*Task to complete*. From the records below, transcribe only the lines running from the one with "0.75 | u_core.bus.num3[3]$_SDFFE_PP0P_ | 24 | bus_FSMpos[0] |" through the one with "0.84 | u_core.bus.num3[3]$_SDFFE_PP0P_ | 24 | bus_FSMpos[0] |". Keep both of those end lines.

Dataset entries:

• • • • • • •

[src/rtl/bcd_edit_ctrl_if.sv]
// Edit-register bus between the screen FSM / RTC side and the BCD edit controller.
// slave is the controller's view, master is the driver's view.
interface bcd_edit_ctrl_if;
  logic [1:0] FSMedit;
  logic [1:0] FSMpos;
  logic       sw_formato;
  logic       btn_up;
  logic       btn_down;
  logic [7:0] rtc_f3;
  logic [7:0] rtc_f2;
  logic [7:0] rtc_f1;
  logic [7:0] num3;
  logic [7:0] num2;
  logic [7:0] num1;
  logic       edit_active;
  logic       commit;
  logic [1:0] commit_mode;

  modport slave (
    input  FSMedit, FSMpos, sw_formato, btn_up, btn_down, rtc_f3, rtc_f2, rtc_f1,
    output num3, num2, num1, edit_active, commit, commit_mode
  );

  modport master (
    output FSMedit, FSMpos, sw_formato, btn_up, btn_down, rtc_f3, rtc_f2, rtc_f1,
    input  num3, num2, num1, edit_active, commit, commit_mode
  );
endinterface

[src/rtl/bcd_edit_ctrl.sv]
// Packed-BCD edit registers for time/date/timer editing: load from RTC on entry,
// step the selected field with up/down edges, pulse commit on exit.
module bcd_edit_ctrl (
  input  logic           clk,
  input  logic           reset,
  bcd_edit_ctrl_if.slave bus
);
  typedef enum logic [1:0] {S_IDLE, S_LOAD, S_EDIT, S_COMMIT} state_t;

  localparam logic [1:0] M_FECHA = 2'd2;
  localparam logic [1:0] M_HORA  = 2'd3;

  // fld numbering follows the register names: 3 = num3, 2 = num2, 1 = num1
  function automatic logic is_h12(input logic [1:0] mode, input logic [1:0] fld, input logic fmt);
    return (mode == M_HORA) && (fld == 2'd3) && fmt;
  endfunction

  function automatic logic [7:0] fmin(input logic [1:0] mode, input logic [1:0] fld, input logic fmt);
    logic [7:0] r;
    r = 8'h00;
    if (is_h12(mode, fld, fmt))             r = 8'h01;
    if (mode == M_FECHA && fld != 2'd1)     r = 8'h01;
    return r;
  endfunction

  function automatic logic [7:0] fmax(input logic [1:0] mode, input logic [1:0] fld, input logic fmt);
    logic [7:0] r;
    case (fld)
      2'd3:    r = (mode == M_FECHA) ? 8'h31 : (is_h12(mode, fld, fmt) ? 8'h12 : 8'h23);
      2'd2:    r = (mode == M_FECHA) ? 8'h12 : 8'h59;
      default: r = (mode == M_FECHA) ? 8'h99 : 8'h59;
    endcase
    return r;
  endfunction

  function automatic logic [7:0] bcd_inc(input logic [7:0] b);
    return (b[3:0] == 4'd9) ? {b[7:4] + 4'd1, 4'd0} : {b[7:4], b[3:0] + 4'd1};
  endfunction

  function automatic logic [7:0] bcd_dec(input logic [7:0] b);
    return (b[3:0] == 4'd0) ? {b[7:4] - 4'd1, 4'd9} : {b[7:4], b[3:0] - 4'd1};
  endfunction

  // Out-of-range or non-BCD collapses to the field minimum; 12 h PM bit rides along untouched.
  function automatic logic [7:0] fsan(input logic [7:0] v, input logic [1:0] mode,
                                      input logic [1:0] fld, input logic fmt);
    logic       h12;
    logic [7:0] b, lo, hi;
    h12 = is_h12(mode, fld, fmt);
    b   = h12 ? {1'b0, v[6:0]} : v;
    lo  = fmin(mode, fld, fmt);
    hi  = fmax(mode, fld, fmt);
    if (b[7:4] > 4'd9 || b[3:0] > 4'd9 || b < lo || b > hi) b = lo;
    return {b[7] | (h12 & v[7]), b[6:0]};
  endfunction

  function automatic logic [7:0] fstep(input logic [7:0] v, input logic [1:0] mode,
                                       input logic [1:0] fld, input logic fmt, input logic up);
    logic       h12, pm;
    logic [7:0] s, b, lo, hi;
    h12 = is_h12(mode, fld, fmt);
    s   = fsan(v, mode, fld, fmt);
    pm  = h12 & s[7];
    b   = h12 ? {1'b0, s[6:0]} : s;
    lo  = fmin(mode, fld, fmt);
    hi  = fmax(mode, fld, fmt);
    if (up) begin
      if (h12 && b == 8'h11) pm = ~pm;
      b = (b == hi) ? lo : bcd_inc(b);
    end else begin
      if (h12 && b == 8'h12) pm = ~pm;
      b = (b == lo) ? hi : bcd_dec(b);
    end
    return {b[7] | pm, b[6:0]};
  endfunction

  state_t     state_q;
  logic [1:0] mode_q;
  logic [7:0] num3_q, num2_q, num1_q;
  logic       edit_active_q, commit_q;
  logic [1:0] commit_mode_q;
  logic       up_q, dn_q;

  logic       up_edge, dn_edge, step_en;
  logic [1:0] sel_fld;
  logic [7:0] cur_val, step_d;

  assign up_edge = bus.btn_up & ~up_q;
  assign dn_edge = bus.btn_down & ~dn_q;

  always_comb begin
    sel_fld = 2'd0;
    case (bus.FSMpos)
      2'd1:    sel_fld = 2'd3;
      2'd2:    sel_fld = 2'd2;
      2'd3:    sel_fld = 2'd1;
      default: sel_fld = 2'd0;
    endcase
  end

  always_comb begin
    cur_val = num1_q;
    case (sel_fld)
      2'd3:    cur_val = num3_q;
      2'd2:    cur_val = num2_q;
      default: cur_val = num1_q;
    endcase
  end

  assign step_en = (up_edge ^ dn_edge) && (sel_fld != 2'd0);
  assign step_d  = fstep(cur_val, mode_q, sel_fld, bus.sw_formato, up_edge);

  always_ff @(posedge clk) begin
    if (reset) begin
      state_q       <= S_IDLE;
      mode_q        <= 2'd0;
      num3_q        <= 8'h00;
      num2_q        <= 8'h00;
      num1_q        <= 8'h00;
      edit_active_q <= 1'b0;
      commit_q      <= 1'b0;
      commit_mode_q <= 2'd0;
      up_q          <= 1'b0;
      dn_q          <= 1'b0;
    end else begin
      // edge history advances every cycle so edges outside EDIT are dropped, not queued
      up_q <= bus.btn_up;
      dn_q <= bus.btn_down;
      case (state_q)
        S_IDLE: begin
          if (bus.FSMedit != 2'd0) begin
            mode_q  <= bus.FSMedit;
            state_q <= S_LOAD;
          end
        end
        S_LOAD: begin
          num3_q        <= fsan(bus.rtc_f3, mode_q, 2'd3, bus.sw_formato);
          num2_q        <= fsan(bus.rtc_f2, mode_q, 2'd2, bus.sw_formato);
          num1_q        <= fsan(bus.rtc_f1, mode_q, 2'd1, bus.sw_formato);
          edit_active_q <= 1'b1;
          state_q       <= S_EDIT;
        end
        S_EDIT: begin
          if (bus.FSMedit != mode_q) begin
            edit_active_q <= 1'b0;
            commit_q      <= 1'b1;
            commit_mode_q <= mode_q;
            state_q       <= S_COMMIT;
          end else if (step_en) begin
            case (sel_fld)
              2'd3:    num3_q <= step_d;
              2'd2:    num2_q <= step_d;
              default: num1_q <= step_d;
            endcase
          end
        end
        default: begin
          commit_q <= 1'b0;
          if (bus.FSMedit != 2'd0) begin
            mode_q  <= bus.FSMedit;
            state_q <= S_LOAD;
          end else begin
            state_q <= S_IDLE;
          end
        end
      endcase
    end
  end

  assign bus.num3        = num3_q;
  assign bus.num2        = num2_q;
  assign bus.num1        = num1_q;
  assign bus.edit_active = edit_active_q;
  assign bus.commit      = commit_q;
  assign bus.commit_mode = commit_mode_q;
endmodule

[src/flat_wrapper.sv]
// flat-port wrapper written by rule: the top's interface ports become plain ports
module bcd_edit_ctrl_flat 
  (clk, reset, bus_FSMedit, bus_FSMpos, bus_sw_formato, bus_btn_up, bus_btn_down, bus_rtc_f3, bus_rtc_f2, bus_rtc_f1, bus_num3, bus_num2, bus_num1, bus_edit_active, bus_commit, bus_commit_mode);
  bcd_edit_ctrl_if bus_i ();
  input  logic clk;
  input  logic reset;
  input wire logic [$bits(bus_i.FSMedit)-1:0] bus_FSMedit;
  input wire logic [$bits(bus_i.FSMpos)-1:0] bus_FSMpos;
  input wire logic [$bits(bus_i.sw_formato)-1:0] bus_sw_formato;
  input wire logic [$bits(bus_i.btn_up)-1:0] bus_btn_up;
  input wire logic [$bits(bus_i.btn_down)-1:0] bus_btn_down;
  input wire logic [$bits(bus_i.rtc_f3)-1:0] bus_rtc_f3;
  input wire logic [$bits(bus_i.rtc_f2)-1:0] bus_rtc_f2;
  input wire logic [$bits(bus_i.rtc_f1)-1:0] bus_rtc_f1;
  output wire logic [$bits(bus_i.num3)-1:0] bus_num3;
  output wire logic [$bits(bus_i.num2)-1:0] bus_num2;
  output wire logic [$bits(bus_i.num1)-1:0] bus_num1;
  output wire logic [$bits(bus_i.edit_active)-1:0] bus_edit_active;
  output wire logic [$bits(bus_i.commit)-1:0] bus_commit;
  output wire logic [$bits(bus_i.commit_mode)-1:0] bus_commit_mode;
  assign bus_i.FSMedit = bus_FSMedit;
  assign bus_i.FSMpos = bus_FSMpos;
  assign bus_i.sw_formato = bus_sw_formato;
  assign bus_i.btn_up = bus_btn_up;
  assign bus_i.btn_down = bus_btn_down;
  assign bus_i.rtc_f3 = bus_rtc_f3;
  assign bus_i.rtc_f2 = bus_rtc_f2;
  assign bus_i.rtc_f1 = bus_rtc_f1;
  assign bus_num3 = bus_i.num3;
  assign bus_num2 = bus_i.num2;
  assign bus_num1 = bus_i.num1;
  assign bus_edit_active = bus_i.edit_active;
  assign bus_commit = bus_i.commit;
  assign bus_commit_mode = bus_i.commit_mode;
  bcd_edit_ctrl u_core (.clk(clk), .reset(reset), .bus(bus_i));
endmodule
[config.mk]
export PLATFORM = sky130hd
export DESIGN_NAME = bcd_edit_ctrl_flat
export DESIGN_NICKNAME = d
export VERILOG_FILES = /design/src/rtl/bcd_edit_ctrl_if.sv /design/src/rtl/bcd_edit_ctrl.sv /design/src/flat_wrapper.sv
export SDC_FILE = /design/constraint.sdc
export NUM_CORES = 1
export LEC_CHECK = 0
export ABC_AREA = 1
export CORE_MARGIN = 3
export CORE_UTILIZATION = 53
export DETAILED_ROUTE_END_ITERATION = 8
export PLACE_DENSITY = 0.85
export SLEW_MARGIN = 20
export SYNTH_ARGS = -nofsm -noshare
export SYNTH_HDL_FRONTEND = slang
export SYNTH_SLANG_ARGS = --single-unit
[constraint.sdc]
create_clock -name clk -period 6.2 [get_ports clk]
set_input_delay 1.24 -clock clk [delete_from_list [all_inputs] [get_ports clk]]
set_output_delay 1.24 -clock clk [all_outputs]
set_load 0.02 [all_outputs]
==> results_dict.tcl <==
set metrics [dict create \
    grt_max_degree 29 \
    power.leakage_nw 2.01 \
    timing.rr.end "u_core.bus.num3[3]$_SDFFE_PP0P_" \
    port_buffers 60 \
    grt_overflow 0 \
    synthArstFlopShare_pct 0 \
    synth_flop_cell "dfxtp_1" \
    hold_path.class "register to register" \
    synth_edf_count 0 \
    grt_pass1_wl_mm 17.3 \
    synth_top_cell_area_share_pct 20.3 \
    p_clk_share_pct 13.3 \
    core_area_um2 6030 \
    post_cts_buffers 0 \
    drc_errors 0 \
    synth-seq-cells 34 \
    grt_setup_unrepaired "false" \
    period_needed_ns 5.45 \
    fin_tns_setup_ns 0 \
    cts_tree "yes" \
    synth.avg_cell_area_um2 6.21 \
    die_y_um 85.6 \
    wire_per_inst_um 15.6 \
    clk_pin_slew_worst_paths_ns 0.08 \
    hpwlAfterDp_mm 8.17 \
    hold_start "u_core.bus.commit_mode[0]$_SDFFE_PP0P_" \
    drv_cap 0 \
    clock_tree.root_cell "clkbuf_8" \
    combPwrFrac_pct 67.5 \
    dr_total_vias 3980 \
    final_net_count 663 \
    num_rows 28 \
    worstSetupStartpointType "input port" \
    synth_area_um2 3360 \
    holdPathStages 2 \
    status "complete, no violations" \
    drtIter0Drc 381 \
    report.final.slew_viol_count 0 \
    synth_top_area_cell "dfxtp_1" \
    critPathKind "input port to register" \
    worstReg2RegStart "u_core.mode_q[1]$_SDFFE_PP0P_" \
    fillers 534 \
    arrival_ns 5.67 \
    finalInstanceArea_um2 4160 \
    syn_nets 604 \
    cp_top_family "simple AND/OR/NAND/NOR gates" \
    synthesis.instances 541 \
    switching_share_pct 52.3 \
    drt-total-wl_mm 10.5 \
    whs_endpoint "u_core.bus.commit_mode[0]$_SDFFE_PP0P_" \
    cp.required_ns 6.42 \
    area_growth_pct 23.9 \
    final.period_utilization_pct 87.9 \
    ant_nets 0 \
    place_area_um2 4010 \
    path_cells "clkdlybuf4s50_1 -> inv_1 -> ha_1 -> inv_1 -> nor2_1 -> inv_1 -> nand2_1 -> inv_1 -> nor2_1 -> nand2_1 -> ha_1 -> nand2_1 -> inv_1 -> nand4_1 -> a21oi_4 -> nand2_2 -> ha_1 -> nand2_1 -> inv_1 -> nand2_1 -> o21ai_1 -> o21ai_1 -> nand2_1 -> a21oi_1" \
    die_area_um2 7330 \
    hold_viol 0 \
    crit_path_max_incr_delay_ns 0.66 \
    clock_path_buffers 2 \
    yosysSeqAreaShare_pct 20.3 \
    max_clock_freq_mhz 183 \
    post_cts_resize_count 0 \
    antenna_found_initial 0 \
    rr_worst_depth 21 \
    grt.total_usage_pct 28.8 \
    fp.dieW_um 85.6 \
    crit_path_end_kind "register" \
    start_util_pct 55.8 \
    synthTopCellsByArea "dfxtp_1 (20%), nand2_1 (14%), ha_1 (11%), inv_1 (8.6%), o21ai_0 (7.6%)" \
    cts_inserted_buffers 5 \
    path_buf_inv 7 \
    worstPathMaxFanout 19 \
    fin_worst_skew_ns 0.00646 \
    p_int_w 0.000951 \
    switching_power_w 0.00104 \
    pin_count 61 \
    htree_levels 2 \
    grt_pass1_vias 3687 \
    worst_slew_pin_slew_ns 0.747 \
    peakVddDrop_v 0.000258 \
    p_per_area_nw_per_um2 479 \
    synth_cell_type_count 42 \
    clk_latency_ns 0.30 \
    slew_headroom_pct 50.2 \
    clock_sinks 34 \
    ys_warn_count 0 \
    globalplace.congestion 1.10 \
    synthTopCellsByCount "nand2_1 (126), inv_1 (77), o21ai_0 (51)" \
    hold_buffers 0 \
    cp_slowest_cell "ha_1" \
    yosysMostFrequentCell "nand2_1" \
    p_seq_share_pct 19.2 \
    diodes 0 \
    drive_gt1_share_pct 9.32 \
    reg2reg_slack_ns 1.88 \
    first_pass_iters 6 \
    avgViaCountPerCell 5.89 \
    setup_viol 0 \
]
==> power groups by stage <==
stage	Clock (W)	Sequential (W)	Combinational [W]
after detailed placement	0	0.000384	0.00131
final	0.000265	0.000383	0.00135
after floorplan	0	0.000451	0.000823
after global routing	0.000270	0.000391	0.00148
after CTS	0.000260	0.000380	0.00132
after global placement	0	0.000382	0.00128
==> kinds of logic after synthesis <==
family	after synthesis	share of synthesized area (%)
compound gates	131	22.1
xor+xnor	4	1.04
fa+ha+maj	30	11.2
buf+inv	97	11.4
flops	34	20.3
simple gates	245	34.0
==> state kept, by name (all words and copies together), names as in the netlist <==
name and count:
u_core.state_q 2, u_core.bus.edit_active 1, u_core.mode_q 2, u_core.bus.num3 8
u_core.bus.commit_mode 2, u_core.bus.num1 8, u_core.up_q 1, u_core.dn_q 1
u_core.bus.commit 1, u_core.bus.num2 8
==> through the flow <==
| step | worst slack, ns | util, % | std cells | hold slack (ns) | power (W) |
|---|---|---|---|---|---|
| floorplan | 1.93 | - | 541 | 0.490 | 0.00127 |
| global placement | 0.692 | 66.6 | 668 | 0.476 | 0.00166 |
| detailed placement | 0.565 | 66.6 | 668 | 0.476 | 0.00169 |
| CTS | 0.839 | 69.0 | 676 | 0.496 | 0.00196 |
| global route | 0.316 | 69.1 | 676 | 0.513 | 0.00214 |
| finish | 0.748 | 69.1 | 676 | 0.498 | 0.00199 |
==> layout by cell type (no fill, tap or decap), types with 4 or more instances in the layout <==
cell type	instances
nand4_1	9
inv_1	77
a211oi_1	5
nor2_4	4
o21ai_1	5
clkbuf_8	6
nand2_2	12
inv_2	7
ha_1	30
a21oi_1	49
nor2_2	8
nand3_1	36
dfxtp_1	34
clkdlybuf4s50_1	60
nand2_1	126
nor2_1	31
o21ai_0	51
or2_1	4
==> worst max path at each step <==
| stage | slack [ns] | endpoint | depth (start not counted) | from |
|---|---|---|---|---|
| final | 0.75 | u_core.bus.num3[3]$_SDFFE_PP0P_ | 24 | bus_FSMpos[0] |
| after global placement | 0.69 | u_core.bus.num3[1]$_SDFFE_PP0P_ | 25 | bus_FSMpos[0] |
| after global routing | 0.32 | u_core.bus.num1[5]$_SDFFE_PP0P_ | 24 | bus_FSMpos[0] |
| after CTS | 0.84 | u_core.bus.num3[3]$_SDFFE_PP0P_ | 24 | bus_FSMpos[0] |
| after detailed placement | 0.56 | u_core.bus.num3[3]$_SDFFE_PP0P_ | 24 | bus_FSMpos[0] |
| after floorplan | 1.93 | u_core.bus.num1[1]$_SDFFE_PP0P_ | 26 | bus_FSMpos[0] |
==> cell type report <==
| type | instances | area, µm² | area share [%] |
|---|---|---|---|
| Clock buffer | 6 | 82.6 | 1.98 |
| Clock inverter | 2 | 60.1 | 1.44 |
| Inverter | 87 | 327 | 7.84 |
| Multi-Input combinational cell | 410 | 2300 | 55.3 |
| Sequential cell | 34 | 681 | 16.4 |
| Tap cell | 75 | 93.8 | 2.25 |
| Timing Repair Buffer | 62 | 616 | 14.8 |
==> routing by layer <==
layer / part of all wire (%) / global-route usage (%)
met1: 42 / 38.3
met2: 46 / 47.2
met3: 9.6 / 5.48
met4: 3.1 / 8.92
met5: 0 / 0
==> tightest hold or removal path: stages (launching register included) <==
cell,delay [ns]
dfxtp_1,0.32
nor2_1,0.09
nor2_1,0.05
No activity file was read; power rests on OpenSTA's default activity.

• • • • • • •

*Answer below*.
| final | 0.75 | u_core.bus.num3[3]$_SDFFE_PP0P_ | 24 | bus_FSMpos[0] |
| after global placement | 0.69 | u_core.bus.num3[1]$_SDFFE_PP0P_ | 25 | bus_FSMpos[0] |
| after global routing | 0.32 | u_core.bus.num1[5]$_SDFFE_PP0P_ | 24 | bus_FSMpos[0] |
| after CTS | 0.84 | u_core.bus.num3[3]$_SDFFE_PP0P_ | 24 | bus_FSMpos[0] |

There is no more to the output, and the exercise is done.